Therefore, careful planning is necessary to meet the deadline of starting radiation
within 20 business days of randomization and within 12 weeks of the end of induction
chemotherapy

- NOTE: Chemoradiotherapy should be planned to start up to 12 weeks after the end
of induction chemotherapy, but after imaging and cystoscopic restaging,
randomization, and any pretreatment radiation quality assurance (QA) that is
required

- Patients must not be pregnant or breast-feeding due to the potential harm to an unborn
fetus and possible risk for adverse events in nursing infants with the treatment
regimens being used

- All patients of childbearing potential must have a blood test or urine study
within 14 days prior to registration to rule out pregnancy

- A patient of childbearing potential is defined as any patient, regardless of
sexual orientation or whether they have undergone tubal ligation, who meets the
following criteria: 1) has achieved menarche at some point, 2) has not undergone
a hysterectomy or bilateral oophorectomy; or 3) has not been naturally
postmenopausal (amenorrhea following cancer therapy does not rule out
childbearing potential) for at least 24 consecutive months (i.e., has had menses
at any time in the preceding 24 consecutive months)

- Patients must not expect to conceive or father children by using accepted and
effective method(s) of contraception or by abstaining from sexual intercourse at least
one week prior to the start of treatment and continue for at least 3 months after the
last dose of the protocol treatment

- Leukocytes >= 3,000/mcL (obtained < 14 days prior to randomization)

- Absolute neutrophil count (ANC) >= 1,500/mcL (obtained < 14 days prior to
randomization)

- Hemoglobin >= 9 g/dL (obtained < 14 days prior to randomization)

- Platelets >= 100,000/mcL (obtained < 14 days prior to randomization)
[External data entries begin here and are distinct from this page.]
## config.mk

```make
export PLATFORM = sky130hd
export DESIGN_NAME = ds2_c64_joy_mapper
export DESIGN_NICKNAME = d
export VERILOG_FILES = /design/src/rtl/ds2_c64_joy_mapper.sv
export SDC_FILE = /design/constraint.sdc
export NUM_CORES = 1
export LEC_CHECK = 0
export ABC_AREA = 1
export BUFFER_PORTS_ARGS = -buffer_cell sky130_fd_sc_hd__buf_4
export CAP_MARGIN = 20
export CORE_MARGIN = 3
export CORE_UTILIZATION = 48
export CTS_BUF_LIST = sky130_fd_sc_hd__clkbuf_4 sky130_fd_sc_hd__clkbuf_8
export DETAILED_ROUTE_END_ITERATION = 6
export PLACE_DENSITY = 0.79
export SLEW_MARGIN = 20
export SYNTH_ARGS = -nofsm -noshare
export SYNTH_HDL_FRONTEND = slang
export SYNTH_SLANG_ARGS = --single-unit
export TNS_END_PERCENT = 50
```

## constraint.sdc

```tcl
create_clock -name clk -period 1.9 [get_ports clk]
set_input_delay 0.095 -clock clk [delete_from_list [all_inputs] [get_ports clk]]
set_output_delay 0.095 -clock clk [all_outputs]
set_load 0.01 [all_outputs]
```

## src/rtl/ds2_c64_joy_mapper.sv

```systemverilog
// DualShock2 to C64 control-port mapper: synchronises pad inputs, snapshots them per frame,
// applies stick hysteresis, D-pad merge, fire/autofire, and drives active-low joystick plus pots.
module ds2_c64_joy_mapper #(
  parameter logic [7:0] ON_THR  = 8'd64,
  parameter logic [7:0] OFF_THR = 8'd48,
  parameter logic [3:0] AF_HALF = 4'd3
) (
  input  logic       clk,
  input  logic       rst_n,
  input  logic       vsync,
  input  logic       key_up,
  input  logic       key_down,
  input  logic       key_left,
  input  logic       key_right,
  input  logic       key_cross,
  input  logic       key_square,
  input  logic       key_select,
  input  logic [7:0] stick_lx,
  input  logic [7:0] stick_ly,
  input  logic [7:0] stick_rx,
  input  logic [7:0] stick_ry,
  output logic [4:0] joy_n,
  output logic [7:0] pot_x,
  output logic [7:0] pot_y,
  output logic       autofire_en
);

  typedef enum logic [1:0] {
    AX_CENTER = 2'd0,
    AX_POS    = 2'd1,
    AX_NEG    = 2'd2
  } axis_t;

  localparam int unsigned K_UP  = 0;
  localparam int unsigned K_DN  = 1;
  localparam int unsigned K_LT  = 2;
  localparam int unsigned K_RT  = 3;
  localparam int unsigned K_CR  = 4;
  localparam int unsigned K_SQ  = 5;
  localparam int unsigned K_SEL = 6;

  // Raw bundle: {vsync, keys[6:0], lx, ly, rx, ry}
  logic [39:0] raw;
  logic [39:0] sync1_q, sync1_d;
  logic [39:0] sync2_q, sync2_d;
  logic        vs_prev_q, vs_prev_d;
  logic        snap_pulse;

  logic [6:0]  snap_keys_q, snap_keys_d;
  logic [7:0]  snap_lx_q, snap_lx_d;
  logic [7:0]  snap_ly_q, snap_ly_d;
  logic [7:0]  snap_rx_q, snap_rx_d;
  logic [7:0]  snap_ry_q, snap_ry_d;
  logic        eval_q, eval_d;
  logic        upd_q, upd_d;

  axis_t       x_state_q, x_state_d;
  axis_t       y_state_q, y_state_d;
  logic        sel_prev_q, sel_prev_d;
  logic        sq_prev_q, sq_prev_d;
  logic [3:0]  af_cnt_q, af_cnt_d;
  logic        af_phase_q, af_phase_d;
  logic        af_en_q, af_en_d;

  logic [4:0]  joy_n_q, joy_n_d;
  logic [7:0]  pot_x_q, pot_x_d;
  logic [7:0]  pot_y_q, pot_y_d;

  logic        frame_valid;
  logic [6:0]  keys_eff;
  logic        up, down, left, right, fire;

  assign raw = {vsync, key_select, key_square, key_cross, key_right, key_left,
                key_down, key_up, stick_lx, stick_ly, stick_rx, stick_ry};

  function automatic axis_t next_axis(input axis_t cur, input logic [7:0] v);
    logic signed [8:0] d;
    logic signed [8:0] on_p;
    logic signed [8:0] off_p;
    axis_t             nxt;
    d     = $signed({1'b0, v}) - 9'sd128;
    on_p  = $signed({1'b0, ON_THR});
    off_p = $signed({1'b0, OFF_THR});
    nxt   = cur;
    case (cur)
      AX_CENTER: begin
        if (d >= on_p)       nxt = AX_POS;
        else if (d <= -on_p) nxt = AX_NEG;
      end
      AX_POS: begin
        if (d <= -on_p)      nxt = AX_NEG;
        else if (d < off_p)  nxt = AX_CENTER;
      end
      AX_NEG: begin
        if (d >= on_p)       nxt = AX_POS;
        else if (d > -off_p) nxt = AX_CENTER;
      end
      default:               nxt = AX_CENTER;
    endcase
    return nxt;
  endfunction

  always_comb begin
    sync1_d    = raw;
    sync2_d    = sync1_q;
    vs_prev_d  = sync2_q[39];
    snap_pulse = sync2_q[39] & ~vs_prev_q;
    eval_d     = snap_pulse;
    upd_d      = eval_q;

    snap_keys_d = snap_keys_q;
    snap_lx_d   = snap_lx_q;
    snap_ly_d   = snap_ly_q;
    snap_rx_d   = snap_rx_q;
    snap_ry_d   = snap_ry_q;
    if (snap_pulse) begin
      snap_keys_d = sync2_q[38:32];
      snap_lx_d   = sync2_q[31:24];
      snap_ly_d   = sync2_q[23:16];
      snap_rx_d   = sync2_q[15:8];
      snap_ry_d   = sync2_q[7:0];
    end
  end

  // A frame with all four stick bytes at zero means no controller answered the poll.
  assign frame_valid = |{snap_lx_q, snap_ly_q, snap_rx_q, snap_ry_q};
  assign keys_eff    = frame_valid ? snap_keys_q : '0;

  always_comb begin
    x_state_d  = x_state_q;
    y_state_d  = y_state_q;
    sel_prev_d = sel_prev_q;
    sq_prev_d  = sq_prev_q;
    af_cnt_d   = af_cnt_q;
    af_phase_d = af_phase_q;
    af_en_d    = af_en_q;
    if (eval_q) begin
      x_state_d  = frame_valid ? next_axis(x_state_q, snap_lx_q) : AX_CENTER;
      y_state_d  = frame_valid ? next_axis(y_state_q, snap_ly_q) : AX_CENTER;
      sel_prev_d = keys_eff[K_SEL];
      sq_prev_d  = keys_eff[K_SQ];
      if (keys_eff[K_SEL] && !sel_prev_q) af_en_d = ~af_en_q;
      if (keys_eff[K_SQ] && !sq_prev_q) begin
        af_cnt_d   = '0;
        af_phase_d = 1'b1;
      end else if (af_cnt_q >= AF_HALF - 4'd1) begin
        af_cnt_d   = '0;
        af_phase_d = ~af_phase_q;
      end else begin
        af_cnt_d   = af_cnt_q + 4'd1;
      end
    end
  end

  always_comb begin
    up    = keys_eff[K_UP] | (y_state_q == AX_NEG);
    down  = keys_eff[K_DN] | (y_state_q == AX_POS);
    left  = keys_eff[K_LT] | (x_state_q == AX_NEG);
    right = keys_eff[K_RT] | (x_state_q == AX_POS);
    fire  = keys_eff[K_CR] | (keys_eff[K_SQ] & (af_en_q ? af_phase_q : 1'b1));

    joy_n_d = joy_n_q;
    pot_x_d = pot_x_q;
    pot_y_d = pot_y_q;
    if (upd_q) begin
      joy_n_d = ~{fire, right & ~left, left & ~right, down & ~up, up & ~down};
      pot_x_d = frame_valid ? snap_rx_q : 8'h80;
      pot_y_d = frame_valid ? snap_ry_q : 8'h80;
    end
  end

  always_ff @(posedge clk or negedge rst_n) begin
    if (!rst_n) begin
      sync1_q     <= '0;
      sync2_q     <= '0;
      vs_prev_q   <= 1'b0;
      eval_q      <= 1'b0;
      upd_q       <= 1'b0;
      snap_keys_q <= '0;
      snap_lx_q   <= 8'h80;
      snap_ly_q   <= 8'h80;
      snap_rx_q   <= 8'h80;
      snap_ry_q   <= 8'h80;
      x_state_q   <= AX_CENTER;
      y_state_q   <= AX_CENTER;
      sel_prev_q  <= 1'b0;
      sq_prev_q   <= 1'b0;
      af_cnt_q    <= '0;
      af_phase_q  <= 1'b0;
      af_en_q     <= 1'b0;
      joy_n_q     <= '1;
      pot_x_q     <= 8'h80;
      pot_y_q     <= 8'h80;
    end else begin
      sync1_q     <= sync1_d;
      sync2_q     <= sync2_d;
      vs_prev_q   <= vs_prev_d;
      eval_q      <= eval_d;
      upd_q       <= upd_d;
      snap_keys_q <= snap_keys_d;
      snap_lx_q   <= snap_lx_d;
      snap_ly_q   <= snap_ly_d;
      snap_rx_q   <= snap_rx_d;
      snap_ry_q   <= snap_ry_d;
      x_state_q   <= x_state_d;
      y_state_q   <= y_state_d;
      sel_prev_q  <= sel_prev_d;
      sq_prev_q   <= sq_prev_d;
      af_cnt_q    <= af_cnt_d;
      af_phase_q  <= af_phase_d;
      af_en_q     <= af_en_d;
      joy_n_q     <= joy_n_d;
      pot_x_q     <= pot_x_d;
      pot_y_q     <= pot_y_d;
    end
  end

  assign joy_n       = joy_n_q;
  assign pot_x       = pot_x_q;
  assign pot_y       = pot_y_q;
  assign autofire_en = af_en_q;

endmodule

```

Word-level counts from Yosys, hierarchy flattened
Cells that the tools add are included.
{"block": "classes", "add_sub_neg": 3, "n_mul": 0, "div": 0, "magnitude_cmp": 9, "n_eq_ne": 10, "shifts": 0, "mux": 24, "bitwise_logic": 19, "reduce_logical": 12}
{"cell": "32-bit OR reduction", "n": 1}
{"cell": "2-bit two-way mux", "n": 14}
{"cell": "4-bit != test, second input constant", "n": 6}
{"cell": "9-bit by 8-bit >= comparator with 1-bit output, second input constant", "n": 2}
{"cell": "9-bit by 7-bit > comparator with 1-bit output, second input constant", "n": 2}
{"cell": "9-bit by 7-bit <= comparator with 1-bit output, second input constant", "n": 2}
{"cell": "9-bit by 7-bit less-than comparator with 1-bit output, second input constant", "n": 2}
{"cell": "8-bit by 8-bit subtractor with 9-bit output, second input constant", "n": 2}
{"cell": "8-bit two-way mux", "n": 2}
{"cell": "2-bit one-hot mux with 3 select lines", "n": 2}
{"cell": "4-bit two-way mux", "n": 2}
{"cell": "4-bit AND reduction", "n": 2}
{"cell": "7-bit two-way mux", "n": 1}
{"cell": "1-bit NOT", "n": 7}
{"cell": "1-bit bitwise AND", "n": 6}
{"cell": "5-bit NOT", "n": 1}
{"cell": "1-bit bitwise OR", "n": 5}
{"cell": "4-bit by 1-bit adder with 4-bit output, second input constant", "n": 1}
{"cell": "2-bit by 1-bit == test with 1-bit output, second input constant", "n": 2}
{"cell": "2-bit == test, second input constant", "n": 2}
{"cell": "4-bit by 2-bit >= comparator with 1-bit output, second input constant", "n": 1}
{"cell": "2-bit zero test", "n": 2}
{"cell": "2-bit AND reduction", "n": 2}
{"cell": "1-bit two-way mux", "n": 3}
{"cell": "other kinds (3)", "n": 5}
{"block": "totals", "register_bits": 155, "latchBits": 0, "ramBits": 0, "rom_bits": 0, "word_cells": 97, "memories": 0}

Logic depth before layout (Yosys ltp)
{"block": "depth", "word_depth": 6, "ltp_mapped": 12, "mapped_depth_nobuf": 11}

Worst setup path after synthesis
No wires, ideal clock.
{"block": "synth_timing", "kind": "register to register", "startpoint": "register snap_ly_q[7]", "endpoint": "register af_en_q, in the netlist autofire_en", "arrival_ps": 1258, "required_time_ps": 1776, "path_slack_ps": 519, "stages_incl_launch_ff": 10, "cell_sequence": "dfstp_2 > inv_2 > nand2_2 > nor2_2 > nand2_1 > nor2_2 > nand2_2 > buf_6 > nand4_1 > xor2_1"}
{"block": "synth_via", "elab_chain_cells": 4}
{"element": "from (decl)", "line": "51", "source": "logic [7:0] snap_ly_q, snap_ly_d;"}
{"element": "from (signal assigned)", "line": "202", "source": "snap_ly_q <= snap_ly_d;"}
{"element": "32-bit OR reduction", "line": "126", "source": "assign frame_valid = |{snap_lx_q, snap_ly_q, snap_rx_q, snap_ry_q};"}
{"element": "7-bit two-way mux", "line": "127", "source": "assign keys_eff = frame_valid ? snap_keys_q : '0;"}
{"element": "1-bit logical AND", "line": "142", "source": "if (keys_eff[K_SEL] && !sel_prev_q) af_en_d = ~af_en_q;"}
{"element": "2-bit AND reduction (no line)"}
{"element": "to (signal assigned)", "line": "211", "source": "af_en_q <= af_en_d;"}
{"element": "to (decl)", "line": "63", "source": "logic af_en_q, af_en_d;"}
No other way between the ends.
A chain may end at the register's enable or synchronous reset.

Final worst setup path
{"block": "layout_timing", "startpoint": "register snap_ly_q[7]", "endpoint": "register af_phase_q"}
{"block": "layout_via", "elab_chain_cells": 5, "word_cells_on_any_way": 6, "classes_between": "2 x mux; 4 x reduce/logical"}
{"element": "32-bit OR reduction *", "line": "126"}
{"element": "7-bit two-way mux *", "line": "127"}
{"element": "1-bit logical AND *", "line": "143", "source": "if (keys_eff[K_SQ] && !sq_prev_q) begin"}
{"element": "2-bit nonzero test (no line)"}
{"element": "2-bit AND reduction (no line)"}
{"element": "to (signal assigned)", "line": "210", "source": "af_phase_q <= af_phase_d;"}
{"element": "to (decl)", "line": "62", "source": "logic af_phase_q, af_phase_d;"}
Every way passes the cells marked *; elsewhere a longest branch is shown, timed or not.

==> run summary <==
Setup violations remaining at the end of the flow were counted as 0. After synthesis the cells add up to 5300 µm². In the final routed layout, each cell accounts on average for 12.6 µm.

The total number of H-tree levels came out at 4. The count of synthesis-stage warnings from yosys came out at 0. The min-delay analysis places its worst path in the category input port to asynchronous set/reset pin. At the worst endpoint, the arrival time is 2.09 ns. TritonCTS built the clock tree.

The wire length of the first global-routing pass is 16200 µm. The reported max-cap violation count came out at 0. Setup slack on the critical path of the routed design comes to 0.132 ns. The area of the placeable core is 10500 µm². The number of placement rows came out at 37. The count of port buffers added during placement is 63. The count of antenna-violating nets left after detailed routing is 0.

The peak clock frequency supported by timing is 566 MHz. The TritonCTS buffer count came out at 17. The path depth of the worst reg2reg path came out at 11. The height of the die is 111 µm. The number of flops mapped to enable cells by yosys came out at 0. The static leakage is 3.31 nW. The source-to-sink clock delay at the later pin of the worst-skew pair is 0.43 ns. Counting stages on the worst path, the most repeated cell is sky130_fd_sc_hd__nand2_1. The element type at the critical path end is a flop. The worst setup slack before clock tree synthesis is 0.148 ns. The global routing usage summed across all routing layers is 16.2%. In the final timing run, aggregate negative setup slack is 0 ns. The worst setup path is launched from a flop. The share of synthesized flip-flops with an asynchronous set or reset came out at 100%. The run finished with clean final reports. Clock tree synthesis selected as its root buffer the cell sky130_fd_sc_hd__clkbuf_8. The post-route netlist has 22.8% of its cells at a drive strength greater than 1. The post-route clock period utilization is 93.0%. The pin slew with the least headroom to its limit came out at 0.570 ns. The sequential share of the synthesized area came out at 73.4%.

The post-cts resize count came out at 0. The library cells used most frequently in the layout, excluding fill and tap cells, are sky130_fd_sc_hd__nand2_1 (146), sky130_fd_sc_hd__dfrtp_1 (144), sky130_fd_sc_hd__buf_4 (69). The iteration-0 DRC count of the detailed router is 150. The horizontal die dimension is 111 µm. Once placement finished, the instance area stood at 5960 µm².

The number of top-level pins is 64. The die covers 12300 µm². The mean post-synth cell area is 11.2 µm². The total count of max-transition violations in the final report is 0. After synthesis the netlist holds a flip-flop and latch count of 155.

The detailed placement HPWL is 6070 µm. Counting distinct cell types in the post-synthesis netlist gives 26. The commonest non-fill, non-tap cell in the layout is sky130_fd_sc_hd__nand2_1. Entering global routing, the biggest net connects 50 pins. The net count of the mapped netlist came out at 519. The dominant synthesized flop cell is sky130_fd_sc_hd__dfrtp_1. The area growth from synthesis to layout is 28.4%. The required time at the endpoint of the critical path is 2.23 ns. The power density over the cells is 1130 nW/µm². The number of optimization iterations in the first detailed-route pass came out at 4. Setup repair after global routing left no endpoint under its margin. The number of DRC violations after detailed routing came out at 0. The clock-pin slew on the worst setup and hold paths came out at 0.08 ns. The number of buffers and inverters on the critical path is 1.

Using the TritonRoute via totals, the vias-per-cell ratio works out to 4.70. Once the floorplan was initialized, standard cells occupied 50.4% of the core. The final count of hold timing violations came out at 0. The number of global-route vias before repair was 3617.

The number of nets in the layout is 636. The antenna diode count came out at 0. The final weighted congestion in routability-driven placement is 0.828. The largest clock skew in the final design came out at 0.0166 ns. Traced cell by cell, the critical path runs through inv_2, nand2_2, nor2_2, nand2_1, nor2_2, nand2_2, nand3_1, nand2_1, nand2_1, nand2_1, nand2_1. The destination of the worst register-to-register timing path is af_phase_q$_DFFE_PN0P_.

The top fanout value on the critical path came out at 12. The routed design has 9340 µm of wire. Setup slack on the worst reg-to-reg path comes out at 0.13 ns. The slowest cell on the critical path is sky130_fd_sc_hd__dfstp_2. The clock sink total came out at 155. The summed area of non-filler cells in the final layout came out at 6810 µm².

The detailed router placed 3479 vias in this run. In this design, the stage delay of the slowest critical-path cell is 0.58 ns. The startpoint identified for the worst register-to-register timing path is snap_ly_q[7]$_DFFE_PN1P_.

The worst-case IR drop observed on VDD is 755 µV. The number of post-CTS setup repair buffers came out at 0. The shortest period the worst path allows is 1.77 ns. Grouping stages by cell kind, the critical path spends the most delay in simple AND/OR/NAND/NOR gates. Synthesis produced 475 cells. The relative max-transition margin came out at 61.9%. The type of the worst setup path is flop to flop. The initial antenna violation count is 0. The clock passes through at most 2 buffers. Summed over all layers, the global routing overflow is 0.
-- metal layers --
layer / up-vias / global-route usage, % / share of wire, %
met2: 75 / 27.1 / 50
met1: 1686 / 20.5 / 45
li1: 1709 / - / -
met5: - / 0 / 0
met4: 0 / 5.11 / 1.3
met3: 9 / 4.91 / 4.2
-- layout make-up --
cell class | instances | area [µm²]
Fill cell | 759 | 3700
Inverter | 41 | 154
Tap cell | 136 | 170
Timing Repair Buffer | 112 | 960
Sequential cell | 155 | 3890
Clock buffer | 17 | 234
Multi-Input combinational cell | 265 | 1200
Clock inverter | 15 | 200
-- worst reg2reg max path: cells and delay by family (launching register included) --
family | cells | cell delay [ns]
AND/OR/NAND/NOR | 10 | 1.01
flip-flops | 1 | 0.58
buffers and inverters | 1 | 0.06
-- cell usage after synthesis, drive strengths merged, types with 2 or more instances --
library cell	number	area [µm²]
nand2	154	598
dfrtp	144	3600
o21ai	47	235
inv	40	150
nor2	33	149
dfstp	11	289
nand3	10	50.1
a21oi	9	67.6
clkbuf	9	33.8
buf	5	31.3
ha	2	25.0
nand3b	2	15.0
nand4	2	12.5
nor3	2	10.0
-- flip-flops by register name, summed over array words and instances, names as in the netlist, 2 cells and up --
name         cells
snap_ry_q        8
snap_lx_q        8
snap_ly_q        8
y_state_q        2
pot_x            8
x_state_q        2
joy_n            5
snap_keys_q      7
sync1_q         40
pot_y            8
snap_rx_q        8
sync2_q         40
af_cnt_q         4
-- stage by stage --
stage          power (W)  instances  utilization [%]  hold WS [ns]
2_1_floorplan    0.00457        475                -        -0.201
3_3_place_gp     0.00498        668             56.7       0.00879
3_5_place_dp     0.00506        668             56.7        0.0104
4_1_cts          0.00775        741             64.8         0.115
5_1_grt          0.00808        741             64.8         0.148
6_report         0.00768        741             64.8         0.116
-- repair_timing --
item | CTS | global route
endpoints found under the setup margin | 0 | 0
hold endpoints to repair | 184 | 0
hold buffers | 41 | 0
-- how the worst max path moves through the flow --
stage / startpoint / to / slack [ns] / cells after the start
floorplan: snap_ly_q[7]$_DFFE_PN1P_ / autofire_en$_DFFE_PN0P_ / 0.52 / 9
global placement: snap_ly_q[7]$_DFFE_PN1P_ / af_phase_q$_DFFE_PN0P_ / 0.24 / 11
detailed placement: snap_ly_q[7]$_DFFE_PN1P_ / af_phase_q$_DFFE_PN0P_ / 0.15 / 11
CTS: snap_ly_q[7]$_DFFE_PN1P_ / af_phase_q$_DFFE_PN0P_ / 0.13 / 11
global route: snap_lx_q[7]$_DFFE_PN1P_ / af_phase_q$_DFFE_PN0P_ / 0.02 / 11
finish: snap_ly_q[7]$_DFFE_PN1P_ / af_phase_q$_DFFE_PN0P_ / 0.13 / 11
-- power breakdown --
part,switching [W],internal [W]
Clock,0.00127,0.00136
Combinational,0.000632,0.000508
Sequential,0.000232,0.00369
-- cell families after synthesis --
group / count (synthesis) / share of synthesized area, %
AOI/OAI and AO/OA: 56 / 5.71
xor gates and xnor gates: 1 / 0.165
and+or+nand+nor: 206 / 16.1
buffers and inverters: 55 / 4.13
DFF: 155 / 73.4
adders and majority gates: 2 / 0.472
No activity file was read; power rests on OpenSTA's default activity.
- Total bilirubin =< 1.5 x institutional upper limit of normal (ULN) (obtained < 14 days
prior to randomization)

- AST (SGOT)/ALT (SGPT) =< 2.5 x institutional ULN (obtained < 14 days prior to
randomization)

- Must have adequate renal function as evidenced by calculated (Cockcroft's formula)
creatinine clearance or 24 hours actual creatinine clearance >= 30 mL/min. The
creatinine used to calculate the clearance result must have been obtained within 14
days prior to randomization. Actual body weight, not ideal body weight, must be used
in the calculation

- Step 3 (Post chemoRT+/- Durvalumab, prior to starting adjuvant Durvalumab versus [vs.]
observation) Inclusion Criteria

- Patient must have evaluation to determine clinical outcome post chemoRT+/- durvalumab
with imaging and cystoscopy with biopsy confirmation to ensure no progression and
absence of >= T2 disease in the bladder

- Patient must have achieved either complete clinical response OR have demonstrated
clinical benefit prior to continuing onto adjuvant durvalumab

- Patients who are to go on the adjuvant durvalumab arm must have recovered to at least
grade 2 or less immune related adverse events (AE) prior to starting treatment except
for immune related alopecia, clinically asymptomatic endocrinopathies. For patients
who may have gotten immune related AEs during chemoRT+ durvalumab, registration could
be delayed up to additional 4 weeks to ensure recovery to at least grade 2 or lower
prior to starting adjuvant therapy. However patients with durvalumab related AEs that
require permanent discontinuation of durvalumab will not continue on the adjuvant
treatment regardless of the response

- ANC >= 1,000 mcL (within 4 weeks of start of day 1 [D1] of adjuvant treatment)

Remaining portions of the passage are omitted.